San Antonio Express-News (Sunday)
Ronstadt book to explore her heritage
Linda Ronstadt is penning a love letter to her Mexican American roots.
The singer, 75, has announced plans to publish “Feels Like Home: A Song for the Sonoran Borderlands,” a book that looks back on her early years living between Tucson, Ariz., and the Rio Sonora region of northern Mexico.
The book, a collaboration with writer Lawrence Downes and photographer Bill Steen set for release in fall 2022, will be made up of stories, photographs and recipes, according to its publisher, Heyday.

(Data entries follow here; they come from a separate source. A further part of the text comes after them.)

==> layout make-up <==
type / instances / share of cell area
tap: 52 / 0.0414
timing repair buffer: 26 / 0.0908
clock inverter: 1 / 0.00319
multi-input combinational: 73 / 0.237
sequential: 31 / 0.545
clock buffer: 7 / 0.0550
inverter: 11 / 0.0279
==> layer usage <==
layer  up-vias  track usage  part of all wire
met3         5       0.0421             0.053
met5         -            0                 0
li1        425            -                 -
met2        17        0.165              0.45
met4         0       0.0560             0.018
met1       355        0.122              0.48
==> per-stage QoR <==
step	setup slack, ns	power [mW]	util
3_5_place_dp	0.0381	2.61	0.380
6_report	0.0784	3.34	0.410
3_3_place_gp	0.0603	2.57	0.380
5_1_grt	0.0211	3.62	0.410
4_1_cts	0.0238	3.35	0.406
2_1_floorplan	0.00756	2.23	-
==> src/rtl/spi_slave_responder.sv <==
// spi_slave_responder
//
// SPI target-side responder for the 32-bit command link. Receives 32-bit
// command words LSB-first. When CMD_WORD[3:0] == READ_OPCODE, a 32-bit data
// word fetched from the register file is returned LSB-first in the next
// chip-select frame. SPI_SCLK is only oversampled, never used as a clock.
//
// Ports
//   CLOCK      in   system clock, at least 8x the SPI_SCLK frequency
//   RESET      in   synchronous, active-high reset
//   SPI_SCLK   in   SPI clock, idle low; MOSI valid on its rising edge
//   SPI_CS     in   chip select, active low
//   SPI_MOSI   in   serial data from the master
//   SPI_MISO   out  serial data to the master (driven 0 outside read frames)
//   CMD_WORD   out  last complete command word, bit 0 received first
//   CMD_VALID  out  one-cycle pulse when CMD_WORD updates
//   RD_REQ     out  one-cycle pulse with CMD_VALID for read commands
//   RD_ACK     in   register file presents RD_DATA
//   RD_DATA    in   read-back word
//   RD_MISS    out  one-cycle pulse: read frame started without RD_ACK
//   FRAME_ERR  out  one-cycle pulse: malformed frame
//   BUSY       out  high whenever the FSM is not idle
//   DBG_STATE  out  current FSM state encoding
//
// Read handshake: RD_REQ pulses for one cycle when a read command completes.
// The register file answers by raising RD_ACK for at least one cycle with
// RD_DATA valid in that cycle; RD_ACK may coincide with the RD_REQ cycle.
// Only the first RD_ACK between RD_REQ and the read-frame CS fall is taken;
// RD_ACK outside that window is ignored. There is no back-pressure.

module spi_slave_responder #(
  parameter int         SYNC_STAGES = 2,
  parameter logic [3:0] READ_OPCODE = 4'b1110
) (
  input  logic        CLOCK,
  input  logic        RESET,
  input  logic        SPI_SCLK,
  input  logic        SPI_CS,
  input  logic        SPI_MOSI,
  output logic        SPI_MISO,
  output logic [31:0] CMD_WORD,
  output logic        CMD_VALID,
  output logic        RD_REQ,
  input  logic        RD_ACK,
  input  logic [31:0] RD_DATA,
  output logic        RD_MISS,
  output logic        FRAME_ERR,
  output logic        BUSY,
  output logic [1:0]  DBG_STATE
);

  typedef enum logic [1:0] {
    S_IDLE      = 2'd0,
    S_CMD_SHIFT = 2'd1,
    S_RD_WAIT   = 2'd2,
    S_RD_SHIFT  = 2'd3
  } state_t;

  state_t state_q, state_d;

  // Synchronizers run freely (no reset) so that after RESET the edge
  // detectors reflect the true pin levels rather than a forced value that
  // could fake a CS edge.
  logic [2:0] sync_q [SYNC_STAGES];
  logic       sclk_s, cs_s, mosi_s;
  logic       sclk_prev, cs_prev;

  always_ff @(posedge CLOCK) begin
    sync_q[0] <= {SPI_SCLK, SPI_CS, SPI_MOSI};
    for (int i = 1; i < SYNC_STAGES; i++) begin
      sync_q[i] <= sync_q[i-1];
    end
    sclk_prev <= sclk_s;
    cs_prev   <= cs_s;
  end

  assign sclk_s = sync_q[SYNC_STAGES-1][2];
  assign cs_s   = sync_q[SYNC_STAGES-1][1];
  assign mosi_s = sync_q[SYNC_STAGES-1][0];

  logic sclk_rise, sclk_fall, cs_fall, cs_rise;
  assign sclk_rise = !sclk_prev &&  sclk_s;
  assign sclk_fall =  sclk_prev && !sclk_s;
  assign cs_fall   =  cs_prev   && !cs_s;
  assign cs_rise   = !cs_prev   &&  cs_s;

  logic [31:0] cmd_sr_q;
  logic [31:0] tx_q;
  logic [5:0]  count_q;
  logic        overrun_q;
  logic        ack_seen_q;
  // Set by reset; blocks a new frame until CS has been seen high, so a frame
  // already in progress when reset deasserts is ignored silently.
  logic        cs_hold_q;

  logic cmd_accept, rd_start, frame_err_d, rd_miss_d;

  // Next-state and event decode
  always_comb begin
    state_d     = state_q;
    cmd_accept  = 1'b0;
    rd_start    = 1'b0;
    frame_err_d = 1'b0;
    rd_miss_d   = 1'b0;
    case (state_q)
      S_IDLE: begin
        if (cs_fall && !cs_hold_q) state_d = S_CMD_SHIFT;
      end
      S_CMD_SHIFT: begin
        if (cs_rise) begin
          state_d = S_IDLE;
          if (count_q == 6'd32 && !overrun_q) begin
            cmd_accept = 1'b1;
            if (cmd_sr_q[3:0] == READ_OPCODE) begin
              rd_start = 1'b1;
              state_d  = S_RD_WAIT;
            end
          end else begin
            frame_err_d = 1'b1;
          end
        end
      end
      S_RD_WAIT: begin
        if (cs_fall) begin
          state_d   = S_RD_SHIFT;
          rd_miss_d = !ack_seen_q;
        end
      end
      S_RD_SHIFT: begin
        if (cs_rise) begin
          state_d     = S_IDLE;
          frame_err_d = (count_q != 6'd32);
        end
      end
      default: state_d = S_IDLE;
    endcase
  end

  always_ff @(posedge CLOCK) begin
    if (RESET) state_q <= S_IDLE;
    else       state_q <= state_d;
  end

  // Datapath: shift registers, counter, registered pulses and MISO
  always_ff @(posedge CLOCK) begin
    if (RESET) begin
      cmd_sr_q   <= '0;
      tx_q       <= '0;
      count_q    <= '0;
      overrun_q  <= 1'b0;
      ack_seen_q <= 1'b0;
      cs_hold_q  <= 1'b1;
      CMD_WORD   <= '0;
      CMD_VALID  <= 1'b0;
      RD_REQ     <= 1'b0;
      RD_MISS    <= 1'b0;
      FRAME_ERR  <= 1'b0;
      SPI_MISO   <= 1'b0;
    end else begin
      CMD_VALID <= cmd_accept;
      RD_REQ    <= rd_start;
      FRAME_ERR <= frame_err_d;
      RD_MISS   <= rd_miss_d;
      if (cs_s) cs_hold_q <= 1'b0;
      if (cmd_accept) CMD_WORD <= cmd_sr_q;

      case (state_q)
        S_IDLE: begin
          count_q    <= '0;
          overrun_q  <= 1'b0;
          ack_seen_q <= 1'b0;
          SPI_MISO   <= 1'b0;
        end
        S_CMD_SHIFT: begin
          // A CS rise in the same cycle discards the SCLK edge.
          if (!cs_rise && sclk_rise) begin
            if (count_q < 6'd32) begin
              cmd_sr_q[count_q[4:0]] <= mosi_s;
              count_q                <= count_q + 6'd1;
            end else begin
              overrun_q <= 1'b1;
            end
          end
        end
        S_RD_WAIT: begin
          count_q <= '0;
          if (cs_fall) begin
            if (!ack_seen_q) tx_q <= '0;
            SPI_MISO <= ack_seen_q ? tx_q[0] : 1'b0;
          end else if (RD_ACK && !ack_seen_q) begin
            tx_q       <= RD_DATA;
            ack_seen_q <= 1'b1;
          end
        end
        S_RD_SHIFT: begin
          if (cs_rise) begin
            SPI_MISO <= 1'b0;
          end else begin
            // Saturate so a runaway frame can never wrap back to 32.
            if (sclk_rise && count_q != 6'h3F) count_q <= count_q + 6'd1;
            if (sclk_fall) begin
              tx_q     <= {1'b0, tx_q[31:1]};
              SPI_MISO <= tx_q[1];
            end
          end
        end
        default: begin
          SPI_MISO <= 1'b0;
        end
      endcase
    end
  end

  assign BUSY      = (state_q != S_IDLE);
  assign DBG_STATE = state_q;

endmodule

==> config.mk <==
export PLATFORM = sky130hd
export DESIGN_NAME = spi_slave_responder
export DESIGN_NICKNAME = d
export VERILOG_FILES = /design/src/rtl/spi_slave_responder.sv
export SDC_FILE = /design/constraint.sdc
export NUM_CORES = 1
export LEC_CHECK = 0
export ABC_CLOCK_PERIOD_IN_PS = 5500
export CAP_MARGIN = 20
export CORE_MARGIN = 1
export CORE_UTILIZATION = 50
export CTS_CLUSTER_SIZE = 30
export DETAILED_ROUTE_END_ITERATION = 8
export GPL_ROUTABILITY_DRIVEN = 0
export GPL_TIMING_DRIVEN = 0
export PLACE_DENSITY = 0.74
export SYNTH_ARGS = -nofsm -noshare
export SYNTH_HDL_FRONTEND = slang
export SYNTH_SLANG_ARGS = --single-unit
==> constraint.sdc <==
create_clock -name CLOCK -period 5.5 [get_ports CLOCK]
set_input_delay 1.1 -clock CLOCK [delete_from_list [all_inputs] [get_ports CLOCK]]
set_output_delay 1.1 -clock CLOCK [all_outputs]
set_load 0.02 [all_outputs]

It will also include watercolor illustrations by Ronstadt’s father, the late Gilbert Ronstadt.
“Because I’m lightskinned and I have a German surname, people don’t realize that is my background,” the 10-time Grammy winner and Rock & Roll Hall of Fame singer told the San Francisco Chronicle last year.
The granddaughter of a Mexican immigrant, Ronstadt
has drawn attention to her heritage throughout her career, most prominently with a run of albums devoted to traditional mariachi music released from 1987 to 2004 — some of the bestselling non-English albums in the U.S.

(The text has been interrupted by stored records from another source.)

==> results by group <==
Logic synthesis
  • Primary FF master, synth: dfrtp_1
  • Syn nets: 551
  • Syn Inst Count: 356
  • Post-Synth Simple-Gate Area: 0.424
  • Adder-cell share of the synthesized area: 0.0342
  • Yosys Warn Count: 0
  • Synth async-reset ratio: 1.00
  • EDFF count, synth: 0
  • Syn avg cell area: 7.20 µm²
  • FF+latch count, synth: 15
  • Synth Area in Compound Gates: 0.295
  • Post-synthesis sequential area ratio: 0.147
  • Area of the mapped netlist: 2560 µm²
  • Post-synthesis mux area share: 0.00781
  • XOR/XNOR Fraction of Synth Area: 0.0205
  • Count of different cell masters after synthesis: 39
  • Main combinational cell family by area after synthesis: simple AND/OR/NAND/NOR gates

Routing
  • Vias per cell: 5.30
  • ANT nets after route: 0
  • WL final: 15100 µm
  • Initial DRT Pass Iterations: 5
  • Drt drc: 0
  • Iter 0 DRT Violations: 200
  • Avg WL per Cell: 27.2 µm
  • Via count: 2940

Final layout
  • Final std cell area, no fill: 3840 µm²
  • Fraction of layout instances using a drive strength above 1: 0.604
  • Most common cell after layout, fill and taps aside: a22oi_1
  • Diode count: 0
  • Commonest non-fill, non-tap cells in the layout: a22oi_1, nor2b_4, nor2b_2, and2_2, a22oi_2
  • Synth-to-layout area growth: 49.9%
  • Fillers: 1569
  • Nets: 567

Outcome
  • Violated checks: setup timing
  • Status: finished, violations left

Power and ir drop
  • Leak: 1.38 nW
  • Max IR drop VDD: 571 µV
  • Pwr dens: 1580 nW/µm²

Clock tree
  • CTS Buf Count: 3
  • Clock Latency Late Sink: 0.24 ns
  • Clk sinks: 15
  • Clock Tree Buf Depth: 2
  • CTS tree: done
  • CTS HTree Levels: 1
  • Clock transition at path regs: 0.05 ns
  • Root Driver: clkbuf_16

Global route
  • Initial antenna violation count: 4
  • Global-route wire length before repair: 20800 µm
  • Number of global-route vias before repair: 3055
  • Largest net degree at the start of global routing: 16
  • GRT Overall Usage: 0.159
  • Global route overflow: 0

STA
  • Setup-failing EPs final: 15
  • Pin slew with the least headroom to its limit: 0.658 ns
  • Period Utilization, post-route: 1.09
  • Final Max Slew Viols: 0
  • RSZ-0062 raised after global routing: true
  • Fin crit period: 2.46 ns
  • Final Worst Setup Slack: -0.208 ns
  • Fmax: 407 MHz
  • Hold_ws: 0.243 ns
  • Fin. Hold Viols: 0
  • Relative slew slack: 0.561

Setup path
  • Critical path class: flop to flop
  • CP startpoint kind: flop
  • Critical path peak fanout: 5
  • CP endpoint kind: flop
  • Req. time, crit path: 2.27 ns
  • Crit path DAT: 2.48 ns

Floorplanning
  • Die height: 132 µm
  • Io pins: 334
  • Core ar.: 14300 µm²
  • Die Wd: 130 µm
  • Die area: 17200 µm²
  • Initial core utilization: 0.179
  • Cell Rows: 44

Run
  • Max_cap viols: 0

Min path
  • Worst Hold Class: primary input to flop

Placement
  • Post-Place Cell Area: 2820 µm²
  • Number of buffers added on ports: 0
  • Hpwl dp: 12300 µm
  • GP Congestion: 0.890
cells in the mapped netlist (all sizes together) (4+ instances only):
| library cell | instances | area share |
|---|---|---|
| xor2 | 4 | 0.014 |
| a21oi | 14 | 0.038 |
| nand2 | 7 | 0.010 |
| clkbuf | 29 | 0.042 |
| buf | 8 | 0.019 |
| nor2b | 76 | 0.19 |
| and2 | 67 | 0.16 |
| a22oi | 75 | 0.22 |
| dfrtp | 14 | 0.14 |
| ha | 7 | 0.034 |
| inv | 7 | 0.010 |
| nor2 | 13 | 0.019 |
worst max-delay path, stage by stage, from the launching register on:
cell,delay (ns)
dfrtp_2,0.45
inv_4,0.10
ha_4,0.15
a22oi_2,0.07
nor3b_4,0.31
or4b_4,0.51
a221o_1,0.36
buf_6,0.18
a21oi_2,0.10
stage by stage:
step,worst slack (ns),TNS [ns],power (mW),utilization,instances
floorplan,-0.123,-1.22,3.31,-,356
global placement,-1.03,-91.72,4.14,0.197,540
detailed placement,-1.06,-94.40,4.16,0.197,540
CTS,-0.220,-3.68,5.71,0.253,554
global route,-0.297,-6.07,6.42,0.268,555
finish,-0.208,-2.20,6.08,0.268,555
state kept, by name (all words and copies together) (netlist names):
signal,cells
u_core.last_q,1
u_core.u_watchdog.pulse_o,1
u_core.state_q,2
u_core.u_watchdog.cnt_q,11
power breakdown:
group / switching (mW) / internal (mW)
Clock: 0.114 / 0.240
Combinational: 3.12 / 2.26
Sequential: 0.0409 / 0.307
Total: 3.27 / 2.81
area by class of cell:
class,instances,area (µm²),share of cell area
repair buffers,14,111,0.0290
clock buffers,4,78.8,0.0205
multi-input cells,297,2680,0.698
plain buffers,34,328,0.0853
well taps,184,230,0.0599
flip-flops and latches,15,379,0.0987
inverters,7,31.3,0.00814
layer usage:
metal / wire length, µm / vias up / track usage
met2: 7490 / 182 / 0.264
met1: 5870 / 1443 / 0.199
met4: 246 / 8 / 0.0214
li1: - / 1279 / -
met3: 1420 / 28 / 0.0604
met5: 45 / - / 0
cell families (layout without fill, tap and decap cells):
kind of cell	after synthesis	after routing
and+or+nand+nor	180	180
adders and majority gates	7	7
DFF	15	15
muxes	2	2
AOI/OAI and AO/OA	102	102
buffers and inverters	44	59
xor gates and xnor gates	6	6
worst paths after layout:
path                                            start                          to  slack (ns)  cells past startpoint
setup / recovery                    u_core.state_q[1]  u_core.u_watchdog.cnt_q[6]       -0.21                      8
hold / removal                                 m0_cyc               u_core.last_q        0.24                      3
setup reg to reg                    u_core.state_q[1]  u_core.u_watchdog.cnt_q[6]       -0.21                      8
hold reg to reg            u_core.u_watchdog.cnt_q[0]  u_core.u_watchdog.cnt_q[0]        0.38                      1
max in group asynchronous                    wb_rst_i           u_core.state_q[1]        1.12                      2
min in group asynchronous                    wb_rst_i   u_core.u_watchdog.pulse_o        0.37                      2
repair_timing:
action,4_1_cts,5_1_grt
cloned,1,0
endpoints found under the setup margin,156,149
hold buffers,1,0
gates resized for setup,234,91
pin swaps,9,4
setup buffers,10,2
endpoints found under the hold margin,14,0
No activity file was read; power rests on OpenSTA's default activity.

The book will advance Ronstadt’s mission of putting the spotlight on the music and people she grew up with along the border in the Sonoran Desert.
“There’s a Mexican story that isn’t often told about the desert and the families who live there,” she said in a statement. “It takes cooperation and ingenuity to survive and build a beautiful life in such a harsh environment. This is Arizona, where I was born, and Sonora, where my soul is anchored.”
The publisher said “Feels Like Home” will feature stories Ronstadt has never told in full about “her ancestors and her own freerange childhood in the 1950s and 1960s.” She also hopes to draw attention to the border politics that impact the lives of so many immigrants and refugees.